YOUR OBJECTIVE
Copy out the entries below exactly as they stand, but only from the line containing "Routed wire length stays flat." through the line containing "## afterwards: timing".
>>
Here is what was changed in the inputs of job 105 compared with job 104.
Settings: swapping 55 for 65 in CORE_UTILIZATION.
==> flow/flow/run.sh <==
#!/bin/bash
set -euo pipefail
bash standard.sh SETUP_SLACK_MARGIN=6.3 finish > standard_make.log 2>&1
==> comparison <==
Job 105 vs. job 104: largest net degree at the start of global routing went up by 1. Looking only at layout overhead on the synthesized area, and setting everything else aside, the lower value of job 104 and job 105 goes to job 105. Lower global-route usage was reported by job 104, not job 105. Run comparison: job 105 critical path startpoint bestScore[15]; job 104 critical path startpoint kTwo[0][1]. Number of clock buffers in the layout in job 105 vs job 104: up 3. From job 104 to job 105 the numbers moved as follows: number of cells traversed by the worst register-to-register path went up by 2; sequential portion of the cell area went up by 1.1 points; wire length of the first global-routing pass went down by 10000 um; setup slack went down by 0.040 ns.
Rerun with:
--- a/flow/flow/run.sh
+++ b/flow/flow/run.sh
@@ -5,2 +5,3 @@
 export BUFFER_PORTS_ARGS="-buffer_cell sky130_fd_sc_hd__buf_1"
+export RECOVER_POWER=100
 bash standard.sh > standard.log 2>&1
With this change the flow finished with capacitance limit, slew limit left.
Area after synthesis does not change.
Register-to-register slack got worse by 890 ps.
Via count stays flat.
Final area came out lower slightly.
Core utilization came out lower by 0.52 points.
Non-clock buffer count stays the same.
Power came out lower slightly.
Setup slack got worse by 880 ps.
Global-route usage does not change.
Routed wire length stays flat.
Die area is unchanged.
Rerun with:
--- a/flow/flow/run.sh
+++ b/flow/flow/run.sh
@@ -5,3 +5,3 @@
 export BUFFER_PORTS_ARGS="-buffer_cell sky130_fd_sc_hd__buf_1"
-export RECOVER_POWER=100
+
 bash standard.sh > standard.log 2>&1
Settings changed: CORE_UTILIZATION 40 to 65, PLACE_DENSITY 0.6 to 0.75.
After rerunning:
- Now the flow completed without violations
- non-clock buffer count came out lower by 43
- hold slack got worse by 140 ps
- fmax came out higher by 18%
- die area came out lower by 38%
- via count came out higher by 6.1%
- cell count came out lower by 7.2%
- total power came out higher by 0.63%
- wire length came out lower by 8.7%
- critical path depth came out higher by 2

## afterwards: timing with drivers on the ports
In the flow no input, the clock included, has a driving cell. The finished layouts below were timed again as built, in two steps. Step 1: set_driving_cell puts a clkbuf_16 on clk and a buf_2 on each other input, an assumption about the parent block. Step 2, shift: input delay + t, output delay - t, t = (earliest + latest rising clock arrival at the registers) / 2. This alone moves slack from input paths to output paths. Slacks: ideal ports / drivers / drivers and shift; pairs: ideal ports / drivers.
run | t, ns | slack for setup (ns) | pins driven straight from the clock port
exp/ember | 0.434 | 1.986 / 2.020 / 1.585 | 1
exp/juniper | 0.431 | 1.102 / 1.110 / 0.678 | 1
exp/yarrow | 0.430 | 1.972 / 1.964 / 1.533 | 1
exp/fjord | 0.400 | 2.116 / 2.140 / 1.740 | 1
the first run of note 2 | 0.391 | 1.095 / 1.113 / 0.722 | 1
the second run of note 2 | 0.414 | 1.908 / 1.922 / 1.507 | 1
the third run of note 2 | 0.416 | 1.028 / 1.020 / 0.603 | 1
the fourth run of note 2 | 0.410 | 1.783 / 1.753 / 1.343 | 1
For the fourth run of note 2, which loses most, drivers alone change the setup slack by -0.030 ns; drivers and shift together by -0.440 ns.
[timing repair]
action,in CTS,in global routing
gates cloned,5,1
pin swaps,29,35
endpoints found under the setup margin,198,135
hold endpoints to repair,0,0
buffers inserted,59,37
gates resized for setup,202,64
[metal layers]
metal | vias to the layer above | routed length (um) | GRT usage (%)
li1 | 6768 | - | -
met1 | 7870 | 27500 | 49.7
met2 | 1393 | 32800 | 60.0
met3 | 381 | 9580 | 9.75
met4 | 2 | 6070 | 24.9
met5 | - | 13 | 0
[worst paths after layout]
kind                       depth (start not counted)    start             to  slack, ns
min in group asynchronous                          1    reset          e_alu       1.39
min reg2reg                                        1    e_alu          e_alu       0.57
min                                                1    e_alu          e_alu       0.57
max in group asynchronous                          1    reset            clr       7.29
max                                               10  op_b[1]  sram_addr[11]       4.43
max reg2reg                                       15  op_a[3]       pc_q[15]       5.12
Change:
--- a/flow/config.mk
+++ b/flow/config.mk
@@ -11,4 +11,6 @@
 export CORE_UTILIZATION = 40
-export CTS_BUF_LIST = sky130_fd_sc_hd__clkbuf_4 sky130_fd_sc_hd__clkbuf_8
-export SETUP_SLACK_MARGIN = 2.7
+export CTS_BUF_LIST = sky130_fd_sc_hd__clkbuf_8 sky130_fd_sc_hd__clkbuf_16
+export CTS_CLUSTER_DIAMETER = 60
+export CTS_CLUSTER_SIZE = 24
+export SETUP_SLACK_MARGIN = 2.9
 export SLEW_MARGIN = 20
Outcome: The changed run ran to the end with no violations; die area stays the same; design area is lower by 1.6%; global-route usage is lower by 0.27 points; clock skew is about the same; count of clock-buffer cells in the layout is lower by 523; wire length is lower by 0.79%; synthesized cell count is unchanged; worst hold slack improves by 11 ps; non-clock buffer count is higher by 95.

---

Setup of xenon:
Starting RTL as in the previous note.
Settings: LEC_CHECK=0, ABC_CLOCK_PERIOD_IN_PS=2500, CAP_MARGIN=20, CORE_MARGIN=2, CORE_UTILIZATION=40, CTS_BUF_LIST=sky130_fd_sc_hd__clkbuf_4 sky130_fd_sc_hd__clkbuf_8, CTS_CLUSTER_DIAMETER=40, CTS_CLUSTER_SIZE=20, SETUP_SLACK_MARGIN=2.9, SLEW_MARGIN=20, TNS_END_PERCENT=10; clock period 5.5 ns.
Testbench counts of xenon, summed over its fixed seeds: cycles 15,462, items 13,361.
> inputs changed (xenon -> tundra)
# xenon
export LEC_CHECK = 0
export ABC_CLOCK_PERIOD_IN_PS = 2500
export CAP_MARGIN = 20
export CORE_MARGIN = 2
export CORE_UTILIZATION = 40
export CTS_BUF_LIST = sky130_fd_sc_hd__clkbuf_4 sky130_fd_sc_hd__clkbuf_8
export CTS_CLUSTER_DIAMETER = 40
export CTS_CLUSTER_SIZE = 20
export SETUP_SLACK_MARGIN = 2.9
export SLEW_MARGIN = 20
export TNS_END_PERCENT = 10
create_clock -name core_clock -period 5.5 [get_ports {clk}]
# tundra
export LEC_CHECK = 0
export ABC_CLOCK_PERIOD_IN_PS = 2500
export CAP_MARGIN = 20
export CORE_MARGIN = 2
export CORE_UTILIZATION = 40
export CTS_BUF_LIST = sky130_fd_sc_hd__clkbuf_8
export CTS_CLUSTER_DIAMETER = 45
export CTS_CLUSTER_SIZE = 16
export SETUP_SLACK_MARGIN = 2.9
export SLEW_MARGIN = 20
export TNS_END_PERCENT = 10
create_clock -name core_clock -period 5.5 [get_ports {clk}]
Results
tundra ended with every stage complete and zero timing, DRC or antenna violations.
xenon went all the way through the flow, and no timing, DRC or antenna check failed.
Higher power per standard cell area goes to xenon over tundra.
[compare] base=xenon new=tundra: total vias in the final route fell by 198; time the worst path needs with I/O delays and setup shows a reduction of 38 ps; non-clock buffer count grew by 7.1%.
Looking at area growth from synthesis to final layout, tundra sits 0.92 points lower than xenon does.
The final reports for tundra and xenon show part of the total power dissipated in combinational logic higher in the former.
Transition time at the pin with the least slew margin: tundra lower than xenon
Source: an optimization exercise on an open RTL-to-GDS flow (aim: small area, a short achievable clock period and few clock cycles per item). Production flows keep margins and buffers that such runs may drop.
Where RTL was checked, it was by simulation tests only, not by an equivalence proof against the original.
Power figures rest on the tool's default switching activity, not on a simulated workload.

// apply_front
module apply_front (
	input logic clk,
	input logic reset,
	input logic in_valid,
	output logic in_ready,
	input logic [3-1:0] in_id,
	input logic in_negate,
	input logic [1:0] in_op,
	input logic [16-1:0] in_f,
	input logic [16-1:0] in_g,
	output logic var_req_valid,
	input logic var_req_ready,
	output logic [16-2:0] var_req_node,
	input logic var_resp_valid,
	input logic [8-1:0] var_resp_var,
	input logic cfg_write,
	input logic [8-1:0] cfg_address,
	input logic [32-1:0] cfg_wdata,
	output logic out_valid,
	input logic out_ready,
	output logic [3-1:0] out_id,
	output logic out_negate,
	output logic [1:0] out_op,
	output logic [16-1:0] out_f,
	output logic [16-1:0] out_g,
	output logic out_hit,
	output logic [16-1:0] out_result,
	output logic [8-1:0] out_top,
	output logic out_fetch_f,
	output logic out_fetch_g,
	output logic out_quantify
);
	logic hit;
	logic [1:0] rsel;
	logic swap;
	logic need_f;
	logic need_g;
	logic shared;
	logic [8-1:0] qvar;
	logic qbit;
	terminal_check terminal_check_i (
		.op(in_op), .f(in_f), .g(in_g),
		.hit(hit), .rsel(rsel), .swap(swap),
		.need_f(need_f), .need_g(need_g), .shared(shared)
	);
	var_fetch_ctrl var_fetch_ctrl_i (
		.clk(clk), .reset(reset),
		.in_valid(in_valid), .in_ready(in_ready),
		.in_id(in_id), .in_negate(in_negate), .in_op(in_op), .in_f(in_f), .in_g(in_g),
		.in_hit(hit), .in_rsel(rsel), .in_swap(swap),
		.in_need_f(need_f), .in_need_g(need_g), .in_shared(shared),
  ...
Size in the first run: roughly 2200 cells after synthesis, roughly 600 flip-flops, about 180 I/O pins, about 26000 um^2 of cells after synthesis.
==> flow/config.mk <==
export PLATFORM = sky130hd
export DESIGN_NAME = apply_front
export DESIGN_NICKNAME = apply_front
export VERILOG_FILES = /design/flow/design.v
export SDC_FILE = /design/flow/constraint.sdc
export NUM_CORES = 4
export LEC_CHECK = 0
export CAP_MARGIN = 20
export CORE_MARGIN = 2
export CORE_UTILIZATION = 40
export CTS_BUF_LIST = sky130_fd_sc_hd__clkbuf_8
export SETUP_SLACK_MARGIN = 3.15
export SLEW_MARGIN = 20
==> flow/constraint.sdc <==
create_clock -name core_clock -period 5.5 [get_ports {clk}]
set_input_delay 1.1000 -clock core_clock [delete_from_list [all_inputs] [get_ports {clk}]]
set_output_delay 1.1000 -clock core_clock [all_outputs]
set_load 0.01 [all_outputs]
run.sh (not shown) runs the stock make flow with config.mk's settings and CLKGATE_MAP_FILE= SYNTH_SCRIPT=/design/flow/synth_recipe.tcl, a recipe that flattens the netlist after the stock synthesis.
Testbench counts at the start, summed over its fixed seeds: cycles 9,753, items 4,000.
Edit:
--- a/flow/design.v
+++ b/flow/design.v
@@ -97,19 +97,19 @@
 			end
 		greater = gt[0];
 	end
 	assign swap = !exist && greater;  
 	assign need_f = exist || (f_nz && g_nz);
 	assign need_g = !exist && !shared;
 endmodule
 `timescale 1ns/1ps
 module var_fetch_ctrl #(
-	parameter int PW = 2  
+	parameter int N = 5  
 )
 (
 	input logic clk,
 	input logic reset,
 	input logic in_valid,
 	output logic in_ready,
 	input logic [3-1:0] in_id,
 	input logic in_negate,
 	input logic [1:0] in_op,
@@ -136,19 +136,20 @@
 	output logic [16-1:0] out_f,
 	output logic [16-1:0] out_g,
 	output logic out_hit,
 	output logic [16-1:0] out_result,
 	output logic [8-1:0] out_top,
 	output logic out_fetch_f,
 	output logic out_fetch_g,
 	output logic out_quantify
 );
-	localparam int N = 1 << PW;
+	localparam int PW = $clog2(N);
+	localparam logic [PW-1:0] LAST = PW'(N - 1);
 	localparam int IW = 16;
 	localparam int VW = 8;
 	logic [N-1:0][3-1:0] e_id;
 	logic [N-1:0] e_negate;
 	logic [N-1:0][1:0] e_op;
 	logic [N-1:0][IW-1:0] e_f;  
 	logic [N-1:0][IW-1:0] e_g;
 	logic [N-1:0] e_hit;
 	logic [N-1:0][1:0] e_rsel;
@@ -164,34 +165,36 @@
 	logic [N-1:0] e_wg;
 	localparam logic [1:0] K_G = 2'd0;  
 	localparam logic [1:0] K_F_MORE = 2'd1;  
 	localparam logic [1:0] K_F = 2'd2;  
 	localparam logic [1:0] K_F_SHARED = 2'd3;  
 	logic [PW:0] wp;  
 	logic [PW:0] ip;  
 	logic [PW:0] rp;  
 	logic [PW:0] wp_next;
+	logic [PW:0] wp_inc;
+	logic [PW:0] ip_inc;
+	logic [PW:0] rp_inc;
 	logic [PW:0] rp_next;
 	logic alloc;
 	logic [PW-1:0] wi;
 	logic [PW-1:0] ii;
 	logic [PW-1:0] ri;
 	logic g_valid;
 	logic g_pf;
 	logic g_pg;
 	logic g_avail;
 	logic g_load;
 	logic rq_open;
 	logic [IW-2:0] g_node;
 	logic i_adv;
 	logic in_pf;
 	logic in_pg;
-	logic h_adv;
 	logic [PW-1:0] ti;
 	logic t_found;
 	logic [1:0] t_kind;
 	logic second;  
 	logic [VW-1:0] first_var;  
 	logic le;
 	logic ge;
 	logic is_none;
 	logic [VW-1:0] f_top;
@@ -201,43 +204,47 @@
 	logic rr_upd;  
 	logic [PW-1:0] rr_ti;
 	logic r_done;
 	logic o_load;
 	logic o_q;
 	assign wi = wp[PW-1:0];
 	assign ii = ip[PW-1:0];
 	assign ri = rp[PW-1:0];
 	assign alloc = in_valid && in_ready;
-	assign wp_next = wp + alloc;
-	assign rp_next = rp + o_load;
+	assign wp_inc = (wi == LAST) ? {!wp[PW], {PW{1'b0}}} : wp + 1'b1;
+	assign ip_inc = (ii == LAST) ? {!ip[PW], {PW{1'b0}}} : ip + 1'b1;
+	assign rp_inc = (ri == LAST) ? {!rp[PW], {PW{1'b0}}} : rp + 1'b1;
+	assign wp_next = alloc ? wp_inc : wp;
+	assign rp_next = o_load ? rp_inc : rp;
 	assign in_pf = !in_hit && in_need_f;
 	assign in_pg = !in_hit && in_need_g;
 	assign rq_open = !mem_req_valid || mem_req_ready;
 	assign g_valid = (ip != wp);
 	assign g_pf = e_pf[ii];
 	assign g_pg = e_pg[ii];
 	assign g_avail = g_valid && (g_pf || g_pg);
 	assign g_load = g_avail && rq_open;
 	assign g_node = (g_pf ^ e_swap[ii]) ? e_f[ii][IW-1:1] : e_g[ii][IW-1:1];
 	assign i_adv = g_valid && (!(g_pf || g_pg) || (g_load && !(g_pf && g_pg)));
-	assign h_adv = alloc && !g_valid && !(in_pf || in_pg);
 	always_comb
 	begin
-		logic [PW-1:0] k;
+		logic [PW:0] k;
 		t_found = 1'b0;
 		ti = ri;
 		for (int j = 0; j < N; j++)
 		begin
-			k = ri + PW'(j);
-			if (!t_found && (e_wf[k] || e_wg[k]))
+			k = ri + j;
+			if (k >= N)
+				k = k - N;
+			if (!t_found && (e_wf[k[PW-1:0]] || e_wg[k[PW-1:0]]))
 			begin
 				t_found = 1'b1;
-				ti = k;
+				ti = k[PW-1:0];
 			end
 		end
 	end
 	assign t_kind = !e_wf[ti] ? K_G : (e_pg[ti] || e_wg[ti]) ? K_F_MORE :
 		e_shared[ti] ? K_F_SHARED : K_F;
 	assign le = (mem_resp_var <= first_var);
 	assign ge = (first_var <= mem_resp_var);
 	assign is_none = (mem_resp_var == {8{1'b1}});
 	always_comb
@@ -279,33 +286,33 @@
 		end
 		else
 		begin
 			rr_upd <= mem_resp_valid && f_upd;
 			if (mem_resp_valid)
 				second <= (t_kind == K_F_MORE);
 			wp <= wp_next;
 			rp <= rp_next;
 			in_ready <= !((wp_next[PW] != rp_next[PW]) && (wp_next[PW-1:0] == rp_next[PW-1:0]));
-			if (i_adv || h_adv)
-				ip <= ip + 1'b1;
+			if (i_adv)
+				ip <= ip_inc;
 			if (rq_open)
 				mem_req_valid <= g_avail;
 			if (o_load)
 				out_valid <= 1'b1;
 			else if (out_ready)
 				out_valid <= 1'b0;
 		end
 	end
 	always_ff @(posedge clk)
 	begin
 		for (int i = 0; i < N; i++)
 		begin
-			if (alloc && wi == i)
+			if (in_ready && wi == i)
 			begin
 				e_id[i] <= in_id;
 				e_negate[i] <= in_negate;
 				e_op[i] <= in_op;
 				e_f[i] <= in_f;
 				e_g[i] <= in_g;
 				e_hit[i] <= in_hit;
 				e_rsel[i] <= in_rsel;
 				e_swap[i] <= in_swap;
What happened:
- The changed run completed without violations
- cell area grows by 20%
- synthesized area grows by 15%
- sequential power grows by 11%
- via count grows by 25%
- sequential cell count grows by 62
- setup slack got worse by 1500 ps
- die area grows by 15%
- maximum frequency shrinks by 38%
- register-to-register slack got worse by 1600 ps
- global-route usage grows by 2.3 points
- routed wire length grows by 33%
- combinational power grows by 90%
Only the layout flow was run in the second run of this note; the RTL was not checked for function there.

## separate check: timing with driven ports
The results above use ideal ports. As a check the final layouts listed here were re-extracted and re-timed, cells and wires unchanged. Step 1 assumes that a clkbuf_16 drives the clock port and a buf_2 every other input. Step 2 moves the port delays by t, midway between the first and last clock arrival at a register: inputs arrive t later, outputs are due t later. That takes back most of the time a late clock gives input paths. a / b / c = ideal ports / drivers / drivers and shift; a / b = the first two.
| run | t, ns | setup WS [ns] | clock arrival spread, ns | worst slew at a driven data input, ns | cell pins on the clock port's net |
|---|---|---|---|---|---|
| the first run | 0.756 | 3.036 / 3.019 / 2.266 | 0.042 / 0.043 | 0.16 | 1 |
| the second run | 0.779 | 1.543 / 1.543 / 1.543 | 0.072 / 0.073 | 0.24 | 1 |
After both steps setup and hold are still met in every run listed. The setup slack of the first run, which loses most, moves by -0.017 ns with the drivers and by -0.770 ns with both steps.
Source: an optimization exercise on an open RTL-to-GDS flow (aim: small area). Production flows keep margins and buffers that such runs may drop. In this exercise RTL edits were held to simulation tests only and were not proved equivalent to the original. No activity file was given, so power comes from the tool's default toggle rates.

## try-onyx
## ddr4_fine_sweep
module ddr4_fine_sweep #(
  parameter int LANES        = 16,
  parameter int DELAY_TAPS   = 64,
  parameter int COARSE_STEPS = 8,
  parameter int SPAN         = 32,
  parameter int SAMPLES      = 4,
  parameter int SETTLE       = 2,
  parameter int MIN_WIDTH    = 6,
  parameter int TIMEOUT      = 256
) (
  input  logic                                        clk,
  input  logic                                        rst,
  input  logic                                        fine_start,
  input  logic [$clog2(COARSE_STEPS)-1:0]             coarse_sel,
  input  logic [LANES-1:0]                            read_ok,
  input  logic                                        read_valid,
  output logic [$clog2(DELAY_TAPS)-1:0]               delay_tap,
  output logic                                        read_req,
  output logic                                        busy,
  output logic                                        fine_done,
  output logic                                        fine_failed,
  output logic [LANES-1:0]                            lane_valid,
  output logic [LANES*$clog2(DELAY_TAPS)-1:0]         best_start,
  output logic [LANES*$clog2(DELAY_TAPS)-1:0]         best_end,
  output logic [LANES*$clog2(DELAY_TAPS+1)-1:0]       best_width
);
Size in the first run: roughly 350 I/O pins, roughly 16000 um^2 of cells after synthesis.
==> flow/config.mk <==
export PLATFORM = sky130hd
export DESIGN_NAME = ddr4_fine_sweep
export DESIGN_NICKNAME = ddr4_fine_sweep
export VERILOG_FILES = /design/flow/design.v
export SDC_FILE = /design/flow/constraint.sdc
export NUM_CORES = 4
export LEC_CHECK = 0
export CAP_MARGIN = 20
export CORE_MARGIN = 2
export CORE_UTILIZATION = 40
export SLEW_MARGIN = 20
==> flow/constraint.sdc <==
create_clock -name core_clock -period 5.0 [get_ports {clk}]
set_input_delay 1.0000 -clock core_clock [delete_from_list [all_inputs] [get_ports {clk}]]
set_output_delay 1.0000 -clock core_clock [all_outputs]
set_load 0.01 [all_outputs]
standard.sh (not shown) runs the stock make flow with config.mk's settings and CLKGATE_MAP_FILE= SYNTH_SCRIPT=/design/flow/synth_recipe.tcl, a recipe that flattens the netlist after the stock synthesis.
==> flow/flow/run.sh <==
#!/bin/bash
# Own layout flow: the standard ORFS flow with an area-oriented synthesis mapping, the
# smallest buffer on every port, and no dummy clock-tree loads. Each tool's output is logged.
set -euo pipefail
W=$(pwd)
F=$W/flow
bash standard.sh \
  SYNTH_SCRIPT=$F/synth.tcl \
  FLOW_ABC_SCRIPTS="$F/a1.abc $F/a2.abc $F/a3.abc" \
  BUFFER_PORTS_ARGS="-buffer_cell sky130_fd_sc_hd__buf_1" \
  CTS_ARGS="-sink_clustering_enable -repair_clock_nets -dont_use_dummy_load -buf_list sky130_fd_sc_hd__clkbuf_8 -sink_clustering_size 24 -sink_clustering_max_diameter 50" \
  SKIP_REPAIR_TIE_FANOUT=1 CORE_UTILIZATION=55 PLACE_DENSITY=0.65 \
  finish > $W/flow_make.log 2>&1
cp -r $W/orfs/logs $W/flow_logs 2>/dev/null || true
Other scripts of this flow, unchanged in this note and not shown: flow/flow/a1.abc, flow/flow/a2.abc, flow/flow/a3.abc, flow/flow/synth.tcl
try-onyx went all the way through synthesis, placement and routing and the layout is clean on timing, DRC and antenna.
--- input diff try-onyx..try-maple ---
==> flow/flow/run.sh <==
#!/bin/bash
# Own layout flow: the standard ORFS flow with an area-oriented synthesis mapping, the
# smallest buffer on every port, and no dummy clock-tree loads. Each tool's output is logged.
set -euo pipefail
W=$(pwd)
F=$W/flow
bash standard.sh \
  SYNTH_SCRIPT=$F/synth.tcl \
  FLOW_ABC_SCRIPTS="$F/a1.abc $F/a2.abc $F/a3.abc" \
  BUFFER_PORTS_ARGS="-buffer_cell sky130_fd_sc_hd__buf_1" \
  CTS_ARGS="-sink_clustering_enable -repair_clock_nets -dont_use_dummy_load -buf_list sky130_fd_sc_hd__clkbuf_8 -sink_clustering_size 20 -sink_clustering_max_diameter 50" \
  SKIP_REPAIR_TIE_FANOUT=1 CORE_UTILIZATION=55 PLACE_DENSITY=0.65 \
  finish > $W/flow_make.log 2>&1
cp -r $W/orfs/logs $W/flow_logs 2>/dev/null || true
Results
No stage failed in try-maple, and the final checks on the layout all came back clean.
Comparing try-onyx against try-maple, there is no change at all in total length of routed wires.
As far as XOR/XNOR share of the synthesized area is concerned, try-maple and try-onyx perform about the same.
As far as largest vdd supply drop goes, try-onyx and try-maple are indistinguishable; the numbers are identical.
try-maple -> try-onyx: proportion of register bits with asynchronous set or reset after synthesis delta 0, exact match
From try-maple to try-onyx, overall power of the completed layout did not move at all.
Portion of total power attributed to combinational logic of try-maple is on par with try-onyx.
Looking at try-maple and try-onyx, the clock power is a wash.
The register-to-register slack of try-maple and that of try-onyx are within noise of each other.
Area growth from synthesis to final layout: try-maple vs try-onyx identical
From try-onyx to try-maple, worst-case setup slack after placement did not move at all.
For try-indigo, these inputs were changed with respect to try-maple:
==> flow/flow/run.sh <==
#!/bin/bash
# Own layout flow: the standard ORFS flow with an area-oriented synthesis mapping, the
# smallest buffer on every port, and no dummy clock-tree loads. Each tool's output is logged.
set -euo pipefail
W=$(pwd)
F=$W/flow
bash standard.sh \
  SYNTH_SCRIPT=$F/synth.tcl \
  FLOW_ABC_SCRIPTS="$F/a1.abc $F/a2.abc $F/a3.abc" \
  BUFFER_PORTS_ARGS="-buffer_cell sky130_fd_sc_hd__buf_1" \
  CTS_ARGS="-sink_clustering_enable -repair_clock_nets -dont_use_dummy_load -buf_list sky130_fd_sc_hd__clkbuf_4 -tree_buf sky130_fd_sc_hd__clkbuf_8 -sink_clustering_size 10 -sink_clustering_max_diameter 30" \
  SKIP_REPAIR_TIE_FANOUT=1 CORE_UTILIZATION=55 PLACE_DENSITY=0.65 \
  finish > $W/flow_make.log 2>&1
cp -r $W/orfs/logs $W/flow_logs 2>/dev/null || true
==> comparison <==
- When try-indigo is measured against try-maple, its final critical-path required period turns out 99 ps higher.
- For power density relative to cell area, try-indigo and try-maple come out practically identical.
- There was hardly any difference in cell area between try-maple and try-indigo.

==> static timing again, ports no longer ideal <==
Ports are ideal in the flow. The routed layouts listed here were re-timed in OpenROAD.
Step 1, drivers: a clkbuf_16 drives clk and a buf_2 each remaining input, both assumed.
Step 2, shift: input delay + t, output delay - t, t = (earliest + latest rising clock arrival at the registers) / 2. This alone moves slack from input paths to output paths.
Slacks: no drivers / after step 1 / after step 2; pairs: no drivers / after step 1.
run	t (ns)	slack for setup (ns)	worst setup path at the end	pins driven straight from the clock port
try-onyx	0.582	0.973 / 0.924 / 1.506	register to output	1
try-maple	0.582	0.973 / 0.924 / 1.506	register to output	1
try-indigo	0.691	0.873 / 0.821 / 1.511	register to output	1
After both steps setup and hold are still met in every run listed.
<<
SOLUTION BELOW
Routed wire length stays flat.
Die area is unchanged.
Rerun with:
--- a/flow/flow/run.sh
+++ b/flow/flow/run.sh
@@ -5,3 +5,3 @@
 export BUFFER_PORTS_ARGS="-buffer_cell sky130_fd_sc_hd__buf_1"
-export RECOVER_POWER=100
+
 bash standard.sh > standard.log 2>&1
Settings changed: CORE_UTILIZATION 40 to 65, PLACE_DENSITY 0.6 to 0.75.
After rerunning:
- Now the flow completed without violations
- non-clock buffer count came out lower by 43
- hold slack got worse by 140 ps
- fmax came out higher by 18%
- die area came out lower by 38%
- via count came out higher by 6.1%
- cell count came out lower by 7.2%
- total power came out higher by 0.63%
- wire length came out lower by 8.7%
- critical path depth came out higher by 2

## afterwards: timing with drivers on the ports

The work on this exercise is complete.